The intrusion detection group looks OK as a concept. As for the code
analysis group, I'd argue that should be moved into the development
category.

Is this something you'd find usable?

> > Additional groups under Base System, not sub-sub-groups.
> 
> This is no solution to grouping the packages together and still be able
> to know which packages are for which sub group of tasks.
> 
> Btw. these tools to also not build a base system or at least what I
> would think of a base system, because their use case is for certain
> special tasks and does not form a base for other tools to build on, e.g.
> cron performs a base set of features that can be used by other packages.
> But this might not the criteria for packages in the base system
> category.

Right now our toplevel groups are:

- Language support (self explanatory)
- Desktops (fairly self explanatory)
- Applications (End-user desktop applications)
- Development (tools for software development)
- Servers (various system services)
- Base system (administration tools, and other components)

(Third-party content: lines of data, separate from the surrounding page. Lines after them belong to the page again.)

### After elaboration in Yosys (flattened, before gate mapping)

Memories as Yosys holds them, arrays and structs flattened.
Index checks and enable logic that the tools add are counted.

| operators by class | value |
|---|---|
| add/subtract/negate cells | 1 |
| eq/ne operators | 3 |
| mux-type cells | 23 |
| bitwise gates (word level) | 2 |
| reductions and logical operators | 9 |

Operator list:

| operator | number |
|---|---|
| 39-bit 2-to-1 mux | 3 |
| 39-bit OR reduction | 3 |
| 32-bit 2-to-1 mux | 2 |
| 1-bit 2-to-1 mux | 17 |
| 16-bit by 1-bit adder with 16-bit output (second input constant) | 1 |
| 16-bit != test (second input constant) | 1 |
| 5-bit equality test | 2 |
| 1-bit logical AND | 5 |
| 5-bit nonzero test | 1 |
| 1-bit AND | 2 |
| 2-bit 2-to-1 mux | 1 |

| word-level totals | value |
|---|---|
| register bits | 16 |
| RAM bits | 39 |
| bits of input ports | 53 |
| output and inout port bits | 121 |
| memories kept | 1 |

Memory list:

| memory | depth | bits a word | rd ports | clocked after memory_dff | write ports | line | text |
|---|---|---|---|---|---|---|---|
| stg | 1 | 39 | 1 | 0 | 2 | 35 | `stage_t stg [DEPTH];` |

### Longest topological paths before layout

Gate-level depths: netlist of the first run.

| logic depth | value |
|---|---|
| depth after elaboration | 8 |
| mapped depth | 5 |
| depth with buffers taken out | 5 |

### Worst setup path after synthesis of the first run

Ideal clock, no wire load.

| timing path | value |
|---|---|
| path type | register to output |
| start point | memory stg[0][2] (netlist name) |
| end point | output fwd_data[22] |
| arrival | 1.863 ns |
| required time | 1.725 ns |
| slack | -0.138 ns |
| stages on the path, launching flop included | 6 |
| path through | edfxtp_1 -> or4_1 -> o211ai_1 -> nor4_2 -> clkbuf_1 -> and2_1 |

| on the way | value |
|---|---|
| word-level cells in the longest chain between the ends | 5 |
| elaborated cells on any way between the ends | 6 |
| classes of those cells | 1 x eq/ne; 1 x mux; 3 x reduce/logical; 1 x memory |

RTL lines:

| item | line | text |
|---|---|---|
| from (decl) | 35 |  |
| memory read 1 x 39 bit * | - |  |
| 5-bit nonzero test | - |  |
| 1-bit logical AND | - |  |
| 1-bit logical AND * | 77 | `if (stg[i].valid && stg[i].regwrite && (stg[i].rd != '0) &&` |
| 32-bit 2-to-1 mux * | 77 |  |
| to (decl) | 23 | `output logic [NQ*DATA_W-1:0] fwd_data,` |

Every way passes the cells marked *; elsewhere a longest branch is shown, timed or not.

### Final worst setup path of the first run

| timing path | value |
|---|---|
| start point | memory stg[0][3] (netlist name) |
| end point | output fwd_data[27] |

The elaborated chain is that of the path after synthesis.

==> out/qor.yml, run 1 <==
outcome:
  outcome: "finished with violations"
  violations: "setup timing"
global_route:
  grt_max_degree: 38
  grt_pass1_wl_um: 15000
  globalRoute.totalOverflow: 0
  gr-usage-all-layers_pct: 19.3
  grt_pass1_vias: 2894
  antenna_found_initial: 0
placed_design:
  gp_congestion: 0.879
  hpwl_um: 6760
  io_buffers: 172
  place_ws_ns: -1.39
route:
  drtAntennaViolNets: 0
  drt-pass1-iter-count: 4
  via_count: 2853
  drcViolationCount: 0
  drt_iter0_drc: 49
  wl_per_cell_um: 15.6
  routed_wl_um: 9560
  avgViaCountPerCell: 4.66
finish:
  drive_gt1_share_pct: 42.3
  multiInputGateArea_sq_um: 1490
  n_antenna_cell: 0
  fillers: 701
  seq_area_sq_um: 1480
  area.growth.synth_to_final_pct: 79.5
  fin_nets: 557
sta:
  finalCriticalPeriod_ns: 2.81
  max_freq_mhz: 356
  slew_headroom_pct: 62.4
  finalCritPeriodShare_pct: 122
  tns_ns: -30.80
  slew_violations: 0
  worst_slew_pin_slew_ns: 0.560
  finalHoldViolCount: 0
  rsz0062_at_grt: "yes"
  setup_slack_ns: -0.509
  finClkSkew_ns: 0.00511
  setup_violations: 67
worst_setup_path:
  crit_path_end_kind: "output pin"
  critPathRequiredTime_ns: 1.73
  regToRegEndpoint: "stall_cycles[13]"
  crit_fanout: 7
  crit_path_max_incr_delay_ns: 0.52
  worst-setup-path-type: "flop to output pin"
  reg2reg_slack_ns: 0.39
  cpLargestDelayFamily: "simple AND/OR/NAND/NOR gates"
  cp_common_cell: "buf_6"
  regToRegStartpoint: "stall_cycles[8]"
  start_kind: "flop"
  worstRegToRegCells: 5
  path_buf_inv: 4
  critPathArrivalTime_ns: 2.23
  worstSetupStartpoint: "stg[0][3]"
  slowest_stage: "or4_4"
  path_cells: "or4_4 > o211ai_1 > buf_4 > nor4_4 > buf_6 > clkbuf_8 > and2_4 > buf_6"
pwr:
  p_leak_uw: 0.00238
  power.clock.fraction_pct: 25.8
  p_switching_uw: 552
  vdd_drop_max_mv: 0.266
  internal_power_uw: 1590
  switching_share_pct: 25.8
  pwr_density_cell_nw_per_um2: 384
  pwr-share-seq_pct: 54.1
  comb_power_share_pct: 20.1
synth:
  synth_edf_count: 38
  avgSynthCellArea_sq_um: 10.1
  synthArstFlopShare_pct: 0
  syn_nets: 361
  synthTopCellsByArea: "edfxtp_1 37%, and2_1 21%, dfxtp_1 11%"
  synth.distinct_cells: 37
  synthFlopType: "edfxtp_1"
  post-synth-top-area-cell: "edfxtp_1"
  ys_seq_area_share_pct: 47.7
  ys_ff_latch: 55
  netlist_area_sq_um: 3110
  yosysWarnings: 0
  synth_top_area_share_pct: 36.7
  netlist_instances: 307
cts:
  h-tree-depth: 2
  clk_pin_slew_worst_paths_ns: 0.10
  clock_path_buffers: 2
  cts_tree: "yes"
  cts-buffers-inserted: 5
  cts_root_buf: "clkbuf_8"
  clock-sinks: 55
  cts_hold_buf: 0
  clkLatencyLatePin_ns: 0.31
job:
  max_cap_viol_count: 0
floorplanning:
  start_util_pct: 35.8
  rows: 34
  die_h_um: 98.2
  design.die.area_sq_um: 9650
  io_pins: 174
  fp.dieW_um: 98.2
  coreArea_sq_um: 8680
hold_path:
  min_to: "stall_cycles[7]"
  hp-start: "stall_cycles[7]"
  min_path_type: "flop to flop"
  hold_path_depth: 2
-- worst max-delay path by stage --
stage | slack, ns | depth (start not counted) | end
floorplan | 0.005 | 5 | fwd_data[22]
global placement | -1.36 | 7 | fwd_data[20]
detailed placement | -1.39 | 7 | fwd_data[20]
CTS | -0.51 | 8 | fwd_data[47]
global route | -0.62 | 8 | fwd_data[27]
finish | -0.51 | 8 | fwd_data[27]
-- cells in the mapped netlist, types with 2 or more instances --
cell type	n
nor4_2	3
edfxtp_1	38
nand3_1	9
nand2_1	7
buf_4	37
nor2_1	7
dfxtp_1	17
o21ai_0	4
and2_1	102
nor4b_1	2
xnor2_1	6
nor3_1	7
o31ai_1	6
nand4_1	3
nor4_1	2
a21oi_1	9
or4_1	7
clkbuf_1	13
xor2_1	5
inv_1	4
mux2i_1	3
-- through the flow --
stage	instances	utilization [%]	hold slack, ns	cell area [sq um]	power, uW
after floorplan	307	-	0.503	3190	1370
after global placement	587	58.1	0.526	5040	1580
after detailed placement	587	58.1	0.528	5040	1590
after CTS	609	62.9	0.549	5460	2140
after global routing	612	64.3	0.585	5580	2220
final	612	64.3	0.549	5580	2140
`config.mk`:
```
export PLATFORM = sky130hd
export DESIGN_NAME = boreal_pet_sequencer
export DESIGN_NICKNAME = d
export VERILOG_FILES = /design/src/rtl/boreal_pet_sequencer.sv
export SDC_FILE = /design/constraint.sdc
export NUM_CORES = 1
export LEC_CHECK = 0
export BUFFER_PORTS_ARGS = -buffer_cell sky130_fd_sc_hd__buf_2
export CAP_MARGIN = 20
export CORE_ASPECT_RATIO = 0.6
export CORE_UTILIZATION = 37
export CTS_CLUSTER_SIZE = 12
export DETAILED_ROUTE_END_ITERATION = 12
export HOLD_SLACK_MARGIN = 0.15
export PLACE_DENSITY_LB_ADDON = 0.25
export SYNTH_ARGS = -nofsm -noshare
export SYNTH_HDL_FRONTEND = slang
export SYNTH_SLANG_ARGS = --single-unit
```
`constraint.sdc`:
```
create_clock -name clk -period 2.2 [get_ports clk]
set_input_delay 0.11 -clock clk [delete_from_list [all_inputs] [get_ports clk]]
set_output_delay 0.11 -clock clk [all_outputs]
set_load 0.005 [all_outputs]
```
`src/rtl/boreal_pet_sequencer.sv`:
```
// Watchdog kick controller: gathers per-core heartbeats over a fixed window and pets the watchdog over AXI4-Lite.
// Optional force-safe write on a missed check-in is enabled by defining BOREAL_PETSEQ_FORCE_SAFE_EN.
module boreal_pet_sequencer #(
  parameter int          N_CORES     = 2,
  parameter int          PET_PERIOD  = 8,
  parameter logic [31:0] WD_BASE     = 32'h0000_0000,
  parameter logic [31:0] PET_MAGIC   = 32'h1CEB_00DA,
  parameter int          AXI_TIMEOUT = 16
) (
  input  logic               clk,
  input  logic               rst,
  input  logic               enable,
  input  logic               fault_clr,
  input  logic [N_CORES-1:0] hb,
  output logic [31:0]        m_axi_awaddr,
  output logic               m_axi_awvalid,
  input  logic               m_axi_awready,
  output logic [31:0]        m_axi_wdata,
  output logic [3:0]         m_axi_wstrb,
  output logic               m_axi_wvalid,
  input  logic               m_axi_wready,
  input  logic [1:0]         m_axi_bresp,
  input  logic               m_axi_bvalid,
  output logic               m_axi_bready,
  output logic               fault,
  output logic [N_CORES-1:0] missed_mask,
  output logic [15:0]        pet_count,
  output logic               busy
);

  localparam int                 CNT_W    = $clog2(PET_PERIOD);
  localparam int                 TMO_W    = $clog2(AXI_TIMEOUT + 1);
  localparam logic [CNT_W-1:0]   CNT_LAST = CNT_W'(PET_PERIOD - 1);
  localparam logic [TMO_W-1:0]   TMO_LAST = TMO_W'(AXI_TIMEOUT - 1);
  localparam logic [N_CORES-1:0] ALL_IN   = {N_CORES{1'b1}};

  typedef enum logic [2:0] {
    ST_IDLE   = 3'd0,
    ST_WINDOW = 3'd1,
    ST_ISSUE  = 3'd2,
    ST_RESP   = 3'd3,
    ST_FAULT  = 3'd4
  } state_t;

  state_t             state_r;
  logic [CNT_W-1:0]   cnt_r;
  logic [N_CORES-1:0] mask_r;
  logic               is_pet_r;
  logic               aw_done_r;
  logic               w_done_r;
  logic [TMO_W-1:0]   tmo_r;

  logic [N_CORES-1:0] snap_s;
  logic               all_in_s;
  logic               window_end_s;
  logic               aw_ok_s;
  logic               w_ok_s;
  logic               b_hs_s;
  logic               tmo_hit_s;
  logic [15:0]        pet_next_s;

  assign m_axi_wstrb = 4'hF;

  // Heartbeat snapshot, handshake completion and timeout decode
  always_comb begin
    snap_s       = mask_r | hb;
    all_in_s     = (snap_s == ALL_IN);
    window_end_s = (cnt_r == CNT_LAST);
    aw_ok_s      = aw_done_r | (m_axi_awvalid & m_axi_awready);
    w_ok_s       = w_done_r | (m_axi_wvalid & m_axi_wready);
    b_hs_s       = m_axi_bvalid & m_axi_bready;
    tmo_hit_s    = (tmo_r >= TMO_LAST);
    if (pet_count == 16'hFFFF) begin
      pet_next_s = pet_count;
    end else begin
      pet_next_s = pet_count + 16'd1;
    end
  end

  // Sequencer FSM with registered AXI and status outputs
  always_ff @(posedge clk) begin
    if (rst) begin
      state_r       <= ST_IDLE;
      cnt_r         <= '0;
      mask_r        <= '0;
      is_pet_r      <= 1'b0;
      aw_done_r     <= 1'b0;
      w_done_r      <= 1'b0;
      tmo_r         <= '0;
      m_axi_awaddr  <= 32'h0000_0000;
      m_axi_awvalid <= 1'b0;
      m_axi_wdata   <= 32'h0000_0000;
      m_axi_wvalid  <= 1'b0;
      m_axi_bready  <= 1'b0;
      fault         <= 1'b0;
      missed_mask   <= '0;
      pet_count     <= 16'd0;
      busy          <= 1'b0;
    end else begin
      case (state_r)
        ST_IDLE: begin
          if (enable) begin
            state_r <= ST_WINDOW;
            cnt_r   <= '0;
            mask_r  <= '0;
          end
        end

        ST_WINDOW: begin
          if (!enable) begin
            state_r <= ST_IDLE;
            cnt_r   <= '0;
            mask_r  <= '0;
          end else if (window_end_s) begin
            cnt_r  <= '0;
            mask_r <= '0;
            if (all_in_s) begin
              state_r       <= ST_ISSUE;
              is_pet_r      <= 1'b1;
              m_axi_awaddr  <= WD_BASE + 32'h0000_0004;
              m_axi_wdata   <= PET_MAGIC;
              m_axi_awvalid <= 1'b1;
              m_axi_wvalid  <= 1'b1;
              aw_done_r     <= 1'b0;
              w_done_r      <= 1'b0;
              tmo_r         <= '0;
              busy          <= 1'b1;
            end else begin
              fault       <= 1'b1;
              missed_mask <= ~snap_s;
`ifdef BOREAL_PETSEQ_FORCE_SAFE_EN
              state_r       <= ST_ISSUE;
              is_pet_r      <= 1'b0;
              m_axi_awaddr  <= WD_BASE + 32'h0000_0008;
              m_axi_wdata   <= 32'h0000_0001;
              m_axi_awvalid <= 1'b1;
              m_axi_wvalid  <= 1'b1;
              aw_done_r     <= 1'b0;
              w_done_r      <= 1'b0;
              tmo_r         <= '0;
              busy          <= 1'b1;
`else
              state_r <= ST_FAULT;
`endif
            end
          end else begin
            cnt_r  <= cnt_r + CNT_W'(1);
            mask_r <= snap_s;
          end
        end

        ST_ISSUE: begin
          // Heartbeats arriving during the bus transaction count toward the next window
          mask_r <= snap_s;
          if (aw_ok_s && w_ok_s) begin
            state_r       <= ST_RESP;
            m_axi_awvalid <= 1'b0;
            m_axi_wvalid  <= 1'b0;
            m_axi_bready  <= 1'b1;
            aw_done_r     <= 1'b0;
            w_done_r      <= 1'b0;
            tmo_r         <= tmo_r + TMO_W'(1);
          end else if (tmo_hit_s) begin
            state_r       <= ST_FAULT;
            m_axi_awvalid <= 1'b0;
            m_axi_wvalid  <= 1'b0;
            m_axi_bready  <= 1'b0;
            aw_done_r     <= 1'b0;
            w_done_r      <= 1'b0;
            fault         <= 1'b1;
            busy          <= 1'b0;
          end else begin
            if (aw_ok_s) begin
              m_axi_awvalid <= 1'b0;
              aw_done_r     <= 1'b1;
            end
            if (w_ok_s) begin
              m_axi_wvalid <= 1'b0;
              w_done_r     <= 1'b1;
            end
            tmo_r <= tmo_r + TMO_W'(1);
          end
        end

        ST_RESP: begin
          mask_r <= snap_s;
          if (b_hs_s) begin
            m_axi_bready <= 1'b0;
            busy         <= 1'b0;
            if (m_axi_bresp != 2'b00) begin
              fault   <= 1'b1;
              state_r <= ST_FAULT;
            end else if (is_pet_r) begin
              pet_count <= pet_next_s;
              cnt_r     <= '0;
              state_r   <= enable ? ST_WINDOW : ST_IDLE;
            end else begin
              state_r <= ST_FAULT;
            end
          end else if (tmo_hit_s) begin
            state_r      <= ST_FAULT;
            m_axi_bready <= 1'b0;
            fault        <= 1'b1;
            busy         <= 1'b0;
          end else begin
            tmo_r <= tmo_r + TMO_W'(1);
          end
        end

        ST_FAULT: begin
          if (fault_clr) begin
            state_r     <= ST_WINDOW;
            cnt_r       <= '0;
            mask_r      <= '0;
            fault       <= 1'b0;
            missed_mask <= '0;
          end
        end

        default: begin
          state_r       <= ST_IDLE;
          m_axi_awvalid <= 1'b0;
          m_axi_wvalid  <= 1'b0;
          m_axi_bready  <= 1'b0;
          busy          <= 1'b0;
        end
      endcase
    end
  end

endmodule

```
==> run summary <==
ys flop type = dfxtp_1
Worst Setup Start Kind = flip-flop
Yosys top cell by area = dfxtp_1
total power = 1.66 mW
DR vias = 2,813
clk_lat worst skew = 0.30 ns
die height = 70.4 µm
Hold Crit Depth = 3
Post-synth EDFFs = 0
HPWL Detailed = 5820 µm
Slew @ Worst Pin = 0.629 ns
Nets = 415
WL final = 7960 µm
Mapped Cells = 362
fraction of registers with async set/reset = 0
Rows = 24
Crit-path slowest cell = or4b_4
Seq/Total Area, Yosys = 0.271
via/cell ratio = 5.58
critical path's largest stage delay = 0.48 ns
CTS root buffer = clkbuf_16
Hold Fails Final Rpt = 0
worst path arrival time = 2.35 ns
Routed Antenna Nets = 0
Pins Over Slew Limit = 0
worst slack, placed = 0.0432 ns
initial DRC count = 251
Antenna Diode Count = 0
grt total ovfl = 0
min-delay worst type = in2reg
critical path data required time = 2.39 ns
total core area = 7390 µm²
period utilization = 0.980
Peak Freq = 464 MHz
crit path time final = 2.16 ns
CTS tree = yes
Slew headroom = 0.577
CTS buffer count = 5
DRC viols = 0
Die W = 116 µm
Starting Density = 0.390
first-pass GRT wire length = 12,500 µm
IO Port Bufs = 48
status = completed
synthesized area per cell = 7.96 µm²
number of global-route vias before repair = 2,345
synth top area cells = dfxtp_1, buf_4, a21oi_1
VDD IR max = 0.256 mV
Max Cap Viol = 0
critical path class = reg2reg
Area growth, synth to finish = 11.0%
Pleak = 1.37 nW
top cell type's share of synthesized area = 0.271
placed instance count = 494
Ys Warns = 0
Worst Path Max Fanout = 4
Clock Sink Count = 39
worst-path cell chain = ha_4 > and3_4 > ha_4 > or4b_4 > or3_4 > a41o_1 > and4_1
Finished Layout Cells = 504
clk slew on worst S/H paths = 0.06 ns
Final Wtd Congestion = 0.912
total power divided by cell area = 520 nW/µm²
GR Util All Layers = 0.201
ratio of cells with drive above 1 in the final layout = 0.210
Final WS setup = 0.0441 ns
Die Footprint = 8160 µm²
worst hold slack = 0.198 ns
synthesis-stage register bit count = 39
final setup violation count = 0
cell mode on critical path = ha_4
pin count of the biggest net entering global routing = 35
setup tns final = 0 ns
initial antenna violation count = 0
Max Clock Skew = 0.00886 ns
CP Capture Type = flip-flop
Clock Path Buffers = 2
Mapped Area = 2880 µm²
iteration count of the initial detailed-routing pass = 5
Register-to-Register Path Depth = 7
IO Pins = 102
mean routed wirelength per cell = 15.8 µm
Netlist cell types = 58
H-tree levels = 2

Perhaps a better solution is a new toplevel category of 'System
Administration' (where most of your new groups would fall under); this
widens the scope of it from just 'IT Security' to a larger scope
that fits the existing categories. That might be a larger reorganization,
though, as the group changes would have to filter down to the various spins.

> > - the 'all packages are default' paradigm
> 
> I could accept to make packages not default that are e.g. already meant
> to be deprecated by upstream, like airsnort. But I do not think that the
> audience of these tools would only want to be presented some random
> password cracker like it is a guideline to have only one IM client on
> the Fedora Desktop live image. This is also reflected with the package
> set of the security live image, which also contains all these tools and
> not only selected ones.

Sure, but the live spin can do %group --optional to pull those in. To
expand on what I said before, we have three main concepts for applying defaults
in comps:

- Lots of tools that occupy the same usage case (office tools, etc.)

  Pick one best-of-breed default, the rest are optional.

- Lots of tools that occupy the same space, but are not interchangable. (games)

  Everything's optional. Pick what you want.

- A basic usage case, with various add-ons and similar tools. (many of
  the server groups, 'system tools', etc.)

  A base set that's default; other tools are optional.